Public-radio host Garrison Keillor isn’t just convinced that NPR saves the lives of outraged right-wingers in heavy traffic. He also believes that socialists are the forces of Christmas, and for conservatives to oppose the nationalization of health care is just like opposing the message of Christmas. His latest anti-conservative screed appeared at The New York Times website:
Christmas is one of the bulwarks of Life As We Know It, and in these parlous times we cling to its classic truth, which is: Rejoice, be not afraid, and show mercy to the poor and outcast, for it was through such people that Jesus came into the world. Dickens' ancient novella, written in a big rush because he was low on cash, is on the silver screen again, and Scrooge is moved by the Spirits to share the wealth with his downtrodden clerk.
Meanwhile, the truth of Christmas is tested in Washington as we move toward some sort of semi-universal health care against the near-unanimous opposition of Republicans. Given the chance to be shepherds or angels, they chose instead to be Herod. Spooked by the victory of Barack Obama, they decided to fight him on all fronts, even though Americans will die as a result.
Keillor then trotted out the favored liberal estimate from the American Journal of Public Health that 45,000 people die each year from a lack of health insurance. From there he mocked "Saint Ronald" for insisting government is inferior to the free market in providing services:
The big lie that Republicans have inflicted on us, starting with St. Ronald, is that government is a morass of inefficiency, and private enterprise is the Enlightenment. (Republicans have practically disappeared from the Snow Belt. I just point this out.) My own experience is that when I go to get a new driver's license in St. Paul, or deal with the city inspector when a sewage line breaks, or walk into a post office to mail letters, or talk to the police when our house alarm goes off, I find public employees to be cheerful and competent and highly professional, and when I go for blood draws at Quest Diagnostics, a national for-profit chain of medical labs, I find myself in tiny, dingy offices run by low-wage immigrant health workers who speak incomprehensible English and are rude to customers and take forever to do a routine procedure. An hour in a Quest office will ruin your whole day.

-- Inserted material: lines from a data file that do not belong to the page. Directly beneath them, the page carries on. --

[config.mk]
export PLATFORM = sky130hd
export DESIGN_NAME = tone_qual
export DESIGN_NICKNAME = d
export VERILOG_FILES = /design/src/rtl/tone_qual_pkg.sv /design/src/rtl/tone_qual_satcnt.sv /design/src/rtl/tone_qual_ctrl.sv /design/src/rtl/tone_qual_outreg.sv /design/src/rtl/tone_qual.sv
export SDC_FILE = /design/constraint.sdc
export NUM_CORES = 1
export LEC_CHECK = 0
export ABC_AREA = 1
export ABC_CLOCK_PERIOD_IN_PS = 1200
export BUFFER_PORTS_ARGS = -buffer_cell sky130_fd_sc_hd__buf_2
export CAP_MARGIN = 40
export CORE_MARGIN = 10
export CORE_UTILIZATION = 38
export CTS_BUF_LIST = sky130_fd_sc_hd__clkbuf_4 sky130_fd_sc_hd__clkbuf_8 sky130_fd_sc_hd__clkbuf_16
export DETAILED_ROUTE_END_ITERATION = 10
export PLACE_DENSITY_LB_ADDON = 0.05
export RECOVER_POWER = 50
export SLEW_MARGIN = 20
export SYNTH_ARGS = -nofsm -noshare
export SYNTH_HDL_FRONTEND = slang
export SYNTH_SLANG_ARGS = --single-unit
[constraint.sdc]
create_clock -name clk -period 1.2 [get_ports clk]
set_clock_uncertainty 0.2 [all_clocks]
set_input_delay 0.06 -clock clk [delete_from_list [all_inputs] [get_ports clk]]
set_output_delay 0.06 -clock clk [all_outputs]
set_load 0.01 [all_outputs]
[src/rtl/tone_qual_pkg.sv]
package tone_qual_pkg;

  typedef enum logic [1:0] {
    TQ_IDLE  = 2'd0,
    TQ_ARMED = 2'd1,
    TQ_SHOWN = 2'd2
  } tq_state_e;

  function automatic int tq_max3(input int a, input int b, input int c);
    int m;
    m = a;
    if (b > m) m = b;
    if (c > m) m = c;
    return m;
  endfunction

endpackage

If the government took over this miserable operation, paid the people decently and trained them to smile and speak softly to the clientele, civilization would be advanced. If we simply extended Medicare to anyone who wished to sign up for it, the vast Kafkaesque bureaucracy of for-profit insurance would come crashing down, and the public would be healthier.
Instead, Democrats fashioned a patchwork plan, trying to meet the objections of Republicans, who then opposed it anyway as socialistic. As long as any sort of reform is going to be attacked as socialistic, why not go ahead and be socialistic, just as Social Security is. It is Big Government and runs pretty well, and I don't see many Republicans calling for it to be privatized. Mr. Obama needs to learn that it is a foolish goose who attends the foxes' church. Don't worry about bipartisanship, please. Just do what's right.